Gather every line from the entries below that includes "cells".

[Saved data entries]
*** Block opens ***

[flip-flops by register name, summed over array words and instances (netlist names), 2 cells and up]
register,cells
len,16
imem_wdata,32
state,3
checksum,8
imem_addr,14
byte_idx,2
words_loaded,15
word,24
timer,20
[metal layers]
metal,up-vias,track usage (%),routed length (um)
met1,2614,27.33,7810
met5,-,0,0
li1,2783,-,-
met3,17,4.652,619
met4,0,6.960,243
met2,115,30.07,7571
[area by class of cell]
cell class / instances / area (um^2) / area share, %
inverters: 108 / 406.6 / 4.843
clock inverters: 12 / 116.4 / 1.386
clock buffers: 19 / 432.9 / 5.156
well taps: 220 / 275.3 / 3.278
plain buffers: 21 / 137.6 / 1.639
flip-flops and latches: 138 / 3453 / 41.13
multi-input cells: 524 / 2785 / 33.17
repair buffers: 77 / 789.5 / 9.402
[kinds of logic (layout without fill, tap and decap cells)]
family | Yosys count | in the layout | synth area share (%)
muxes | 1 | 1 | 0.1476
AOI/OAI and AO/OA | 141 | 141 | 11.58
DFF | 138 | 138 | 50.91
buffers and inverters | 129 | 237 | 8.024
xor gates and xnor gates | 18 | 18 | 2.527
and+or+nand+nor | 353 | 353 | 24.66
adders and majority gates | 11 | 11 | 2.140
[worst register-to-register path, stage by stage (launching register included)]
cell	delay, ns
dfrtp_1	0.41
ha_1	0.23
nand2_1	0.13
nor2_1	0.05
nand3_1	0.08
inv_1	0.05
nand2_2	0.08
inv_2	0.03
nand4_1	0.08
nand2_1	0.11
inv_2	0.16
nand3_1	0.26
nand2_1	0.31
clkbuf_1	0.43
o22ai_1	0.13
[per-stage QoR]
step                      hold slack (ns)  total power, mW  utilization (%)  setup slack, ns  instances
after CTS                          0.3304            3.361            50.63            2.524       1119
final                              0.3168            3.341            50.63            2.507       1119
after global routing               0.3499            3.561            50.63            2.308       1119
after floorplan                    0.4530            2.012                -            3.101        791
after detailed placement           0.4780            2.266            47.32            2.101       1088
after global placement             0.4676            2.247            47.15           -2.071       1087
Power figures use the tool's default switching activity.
[src/rtl/timer_pkg.sv]
// Shared register indices and bit positions for the APB timer core.
package timer_pkg;

  localparam int TIMER_NUM_REGS = 5;

  localparam int CTRL_IDX     = 0;
  localparam int PRESCALE_IDX = 1;
  localparam int COUNT_IDX    = 2;
  localparam int COMPARE_IDX  = 3;
  localparam int STATUS_IDX   = 4;

  localparam int EN_BIT = 0;
  localparam int AR_BIT = 1;
  localparam int IE_BIT = 2;
  localparam int OS_BIT = 3;

  localparam int MATCH_BIT = 0;
  localparam int OVF_BIT   = 1;

endpackage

*** Block closes ***

| Result |
[flip-flops by register name, summed over array words and instances (netlist names), 2 cells and up]
register,cells
multi-input cells: 524 / 2785 / 33.17
[kinds of logic (layout without fill, tap and decap cells)]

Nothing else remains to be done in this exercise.